» WHAT IS REQUIRED: Copy every line in the listing that contains "over".
──────── SUPPLIED MATERIAL ────────
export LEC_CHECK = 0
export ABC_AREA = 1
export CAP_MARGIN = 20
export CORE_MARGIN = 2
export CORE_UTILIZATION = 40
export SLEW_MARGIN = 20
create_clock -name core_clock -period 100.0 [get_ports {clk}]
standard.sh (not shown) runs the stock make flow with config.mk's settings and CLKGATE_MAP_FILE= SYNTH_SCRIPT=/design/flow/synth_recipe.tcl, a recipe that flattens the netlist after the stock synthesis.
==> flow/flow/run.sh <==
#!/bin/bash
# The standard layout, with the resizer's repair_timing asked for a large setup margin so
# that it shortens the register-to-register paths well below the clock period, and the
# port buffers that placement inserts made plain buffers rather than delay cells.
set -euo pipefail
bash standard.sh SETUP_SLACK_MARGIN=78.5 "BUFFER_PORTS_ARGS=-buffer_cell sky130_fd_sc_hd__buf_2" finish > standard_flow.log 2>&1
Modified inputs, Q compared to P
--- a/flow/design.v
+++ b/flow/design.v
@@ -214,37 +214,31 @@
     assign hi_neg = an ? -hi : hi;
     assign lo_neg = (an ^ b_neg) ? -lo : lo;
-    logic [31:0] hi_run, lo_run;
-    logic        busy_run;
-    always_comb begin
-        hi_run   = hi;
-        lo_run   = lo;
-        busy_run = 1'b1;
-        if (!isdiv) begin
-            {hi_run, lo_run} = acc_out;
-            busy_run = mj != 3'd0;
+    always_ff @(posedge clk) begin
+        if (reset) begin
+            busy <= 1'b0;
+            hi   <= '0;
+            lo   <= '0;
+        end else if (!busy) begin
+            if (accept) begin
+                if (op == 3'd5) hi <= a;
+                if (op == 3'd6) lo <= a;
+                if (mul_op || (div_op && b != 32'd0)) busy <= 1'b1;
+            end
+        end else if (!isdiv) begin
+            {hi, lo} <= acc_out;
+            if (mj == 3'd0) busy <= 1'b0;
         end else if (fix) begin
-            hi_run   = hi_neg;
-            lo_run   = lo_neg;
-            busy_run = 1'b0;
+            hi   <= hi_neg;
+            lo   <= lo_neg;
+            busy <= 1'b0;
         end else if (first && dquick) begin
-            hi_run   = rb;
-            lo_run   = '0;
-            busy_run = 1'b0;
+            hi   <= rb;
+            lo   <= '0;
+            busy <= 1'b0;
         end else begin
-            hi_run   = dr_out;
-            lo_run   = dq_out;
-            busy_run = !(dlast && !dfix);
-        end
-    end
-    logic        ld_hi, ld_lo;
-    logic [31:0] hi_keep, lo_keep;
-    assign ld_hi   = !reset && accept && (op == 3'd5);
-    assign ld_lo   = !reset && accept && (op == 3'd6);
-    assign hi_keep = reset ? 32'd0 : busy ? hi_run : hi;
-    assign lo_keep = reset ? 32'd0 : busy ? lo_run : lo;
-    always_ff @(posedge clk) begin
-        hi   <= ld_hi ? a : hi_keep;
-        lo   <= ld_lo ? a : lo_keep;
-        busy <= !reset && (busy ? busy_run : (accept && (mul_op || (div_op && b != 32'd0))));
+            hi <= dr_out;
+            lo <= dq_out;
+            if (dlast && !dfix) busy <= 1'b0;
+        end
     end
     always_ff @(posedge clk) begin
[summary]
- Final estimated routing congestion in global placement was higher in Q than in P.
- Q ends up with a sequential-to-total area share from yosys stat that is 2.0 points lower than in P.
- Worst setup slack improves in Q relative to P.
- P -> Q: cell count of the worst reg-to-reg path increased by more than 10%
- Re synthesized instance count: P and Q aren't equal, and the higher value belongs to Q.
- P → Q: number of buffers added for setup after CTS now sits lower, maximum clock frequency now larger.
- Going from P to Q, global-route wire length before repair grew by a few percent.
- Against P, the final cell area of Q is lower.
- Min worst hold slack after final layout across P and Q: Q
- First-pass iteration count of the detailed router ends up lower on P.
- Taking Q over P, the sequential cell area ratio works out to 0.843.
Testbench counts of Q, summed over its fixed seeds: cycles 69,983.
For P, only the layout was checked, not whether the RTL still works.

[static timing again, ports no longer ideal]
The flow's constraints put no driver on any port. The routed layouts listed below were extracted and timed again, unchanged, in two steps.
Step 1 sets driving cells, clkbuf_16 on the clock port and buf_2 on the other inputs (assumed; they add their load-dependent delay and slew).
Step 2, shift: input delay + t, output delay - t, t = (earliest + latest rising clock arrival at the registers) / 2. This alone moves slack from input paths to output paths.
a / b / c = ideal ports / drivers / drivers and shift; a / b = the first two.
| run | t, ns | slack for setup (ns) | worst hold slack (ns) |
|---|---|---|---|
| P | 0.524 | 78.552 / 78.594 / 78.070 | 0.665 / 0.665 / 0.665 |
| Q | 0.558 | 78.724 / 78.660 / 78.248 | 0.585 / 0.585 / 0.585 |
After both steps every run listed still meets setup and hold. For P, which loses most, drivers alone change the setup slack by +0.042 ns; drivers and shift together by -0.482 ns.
Source: an optimization exercise on an open RTL-to-GDS flow (aim: small area, a short achievable clock period and few clock cycles). Production flows keep margins and buffers that such runs may drop.
Only simulation tests tie the RTL to the original design; equivalence was not proved.

$ cat run.sh
#!/bin/bash
# synth_recipe.tcl (not shown) runs the flow's synth.tcl, then flattens the netlist and writes it again
# the make line also repeats each setting of config.mk as NAME=value (left out here)
make -C /OpenROAD-flow-scripts/flow DESIGN_CONFIG=/design/flow/config.mk WORK_HOME=/design/flow/orfs CLKGATE_MAP_FILE= SYNTH_SCRIPT=/design/flow/synth_recipe.tcl finish
$ cat config.mk
export PLATFORM = sky130hd
export DESIGN_NAME = worley_cell_noise_nearest
export DESIGN_NICKNAME = worley_cell_noise_nearest
export VERILOG_FILES = /design/flow/design.v
export SDC_FILE = /design/flow/constraint.sdc
export NUM_CORES = 4
export LEC_CHECK = 0
export CAP_MARGIN = 20
export CORE_MARGIN = 2
export CORE_UTILIZATION = 40
export SLEW_MARGIN = 20
$ cat constraint.sdc
create_clock -name core_clock -period 10.0 [get_ports {i_clk}]
set_input_delay 2.0000 -clock core_clock [delete_from_list [all_inputs] [get_ports {i_clk}]]
set_output_delay 2.0000 -clock core_clock [all_outputs]
set_load 0.01 [all_outputs]
$ cat design.v
`timescale 1ns / 1ps
package wcn_pkg;
    localparam logic [1:0] MODE_LOAD = 2'd0;
    localparam logic [1:0] MODE_E2D  = 2'd1;
    localparam logic [1:0] MODE_E3D  = 2'd2;
    localparam logic [1:0] MODE_NONE = 2'd3;
    localparam logic [1:0] DST_L2  = 2'd0;    
    localparam logic [1:0] DST_L3  = 2'd1;    
    localparam logic [1:0] DST_FIN = 2'd2;    
endpackage
`timescale 1ns / 1ps
module wcn_ram (
    input  logic        i_clk,
    input  logic        i_rst_n,
    input  logic        i_we,
    input  logic [7:0]  i_waddr,
    input  logic [7:0]  i_wdata,
    input  logic [23:0] i_rows,      
    output logic [31:0] o_bank,      
    output logic [7:0]  o_t1,        
    output logic [7:0]  o_t2,
    output logic [7:0]  o_t3
);
    logic [2047:0] r_tbl;
    logic [7:0]    w_d0, w_d1;
    assign w_d0 = i_wdata & {8{i_rst_n}};
    assign w_d1 = i_wdata | {8{~i_rst_n}};
    for (genvar e = 0; e < 256; e++) begin : g_ent
        logic       w_en;
        logic [7:0] w_d;
        assign w_en = ~i_rst_n | (i_we & (i_waddr == 8'(e)));
        for (genvar b = 0; b < 8; b++) begin : g_bit
            assign w_d[b] = (((e >> b) % 2) == 1) ? w_d1[b] : w_d0[b];
        end
        always_ff @(posedge i_clk) begin
            if (w_en) r_tbl[8*e +: 8] <= w_d;
        end
    end
    for (genvar q = 0; q < 4; q++) begin : g_bank
        logic [511:0] w_bank;
        for (genvar r = 0; r < 64; r++) begin : g_row
            assign w_bank[8*r +: 8] = r_tbl[8*(4*r+q) +: 8];
        end
        always_ff @(posedge i_clk) begin
            o_bank[8*q +: 8] <= w_bank[8*i_rows[6*q +: 6] +: 8];
        end
    end
    assign o_t1 = r_tbl[8*1 +: 8];
    assign o_t2 = r_tbl[8*2 +: 8];
    assign o_t3 = r_tbl[8*3 +: 8];
endmodule
`timescale 1ns / 1ps
module wcn_sqrt (
    input  logic        i_clk,
    input  logic        i_rst_n,
    input  logic        i_start,
    input  logic [39:0] i_value,
    output logic        o_busy,
    output logic        o_valid,
    input  logic        i_ack,
    output logic [19:0] o_root
);
    logic [20:0] r_rem;
    logic [19:0] r_root;
    logic [39:0] r_src;
    logic [3:0]  r_cnt;
    logic        r_busy, r_valid;
    logic [22:0] w_p1, w_p2, w_t1, w_t2;
    logic [20:0] w_rem1, w_rem2;
    logic [19:0] w_root1, w_root2;
    logic        w_ge1, w_ge2;
    always_comb begin
        w_p1    = {r_rem, r_src[39:38]};
        w_t1    = {1'b0, r_root, 2'b01};
        w_ge1   = (w_p1 >= w_t1);
        w_rem1  = w_ge1 ? 21'(w_p1 - w_t1) : 21'(w_p1);
        w_root1 = {r_root[18:0], w_ge1};
        w_p2    = {w_rem1, r_src[37:36]};
        w_t2    = {1'b0, w_root1, 2'b01};
        w_ge2   = (w_p2 >= w_t2);
        w_rem2  = w_ge2 ? 21'(w_p2 - w_t2) : 21'(w_p2);
        w_root2 = {w_root1[18:0], w_ge2};
    end
    always_ff @(posedge i_clk) begin
        if (!i_rst_n) begin
            r_busy  <= 1'b0;
            r_valid <= 1'b0;
            r_cnt   <= '0;
        end else begin
            if (i_ack) r_valid <= 1'b0;
            if (i_start) begin
                r_busy <= 1'b1;
                r_cnt  <= 4'd0;
            end else if (r_busy) begin
                r_cnt <= r_cnt + 1'b1;
                if (r_cnt == 4'd9) begin
                    r_busy  <= 1'b0;
                    r_valid <= 1'b1;
                end
            end
        end
        if (i_start) begin
            r_rem  <= '0;
            r_root <= '0;
            r_src  <= i_value;
        end else if (r_busy) begin
            r_rem  <= w_rem2;
            r_root <= w_root2;
            r_src  <= {r_src[35:0], 4'b0000};
        end
    end
    assign o_busy  = r_busy;
    assign o_valid = r_valid;
    assign o_root  = r_root;
endmodule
────────
» WRITTEN ANSWER:
- Taking Q over P, the sequential cell area ratio works out to 0.843.
Testbench counts of Q, summed over its fixed seeds: cycles 69,983.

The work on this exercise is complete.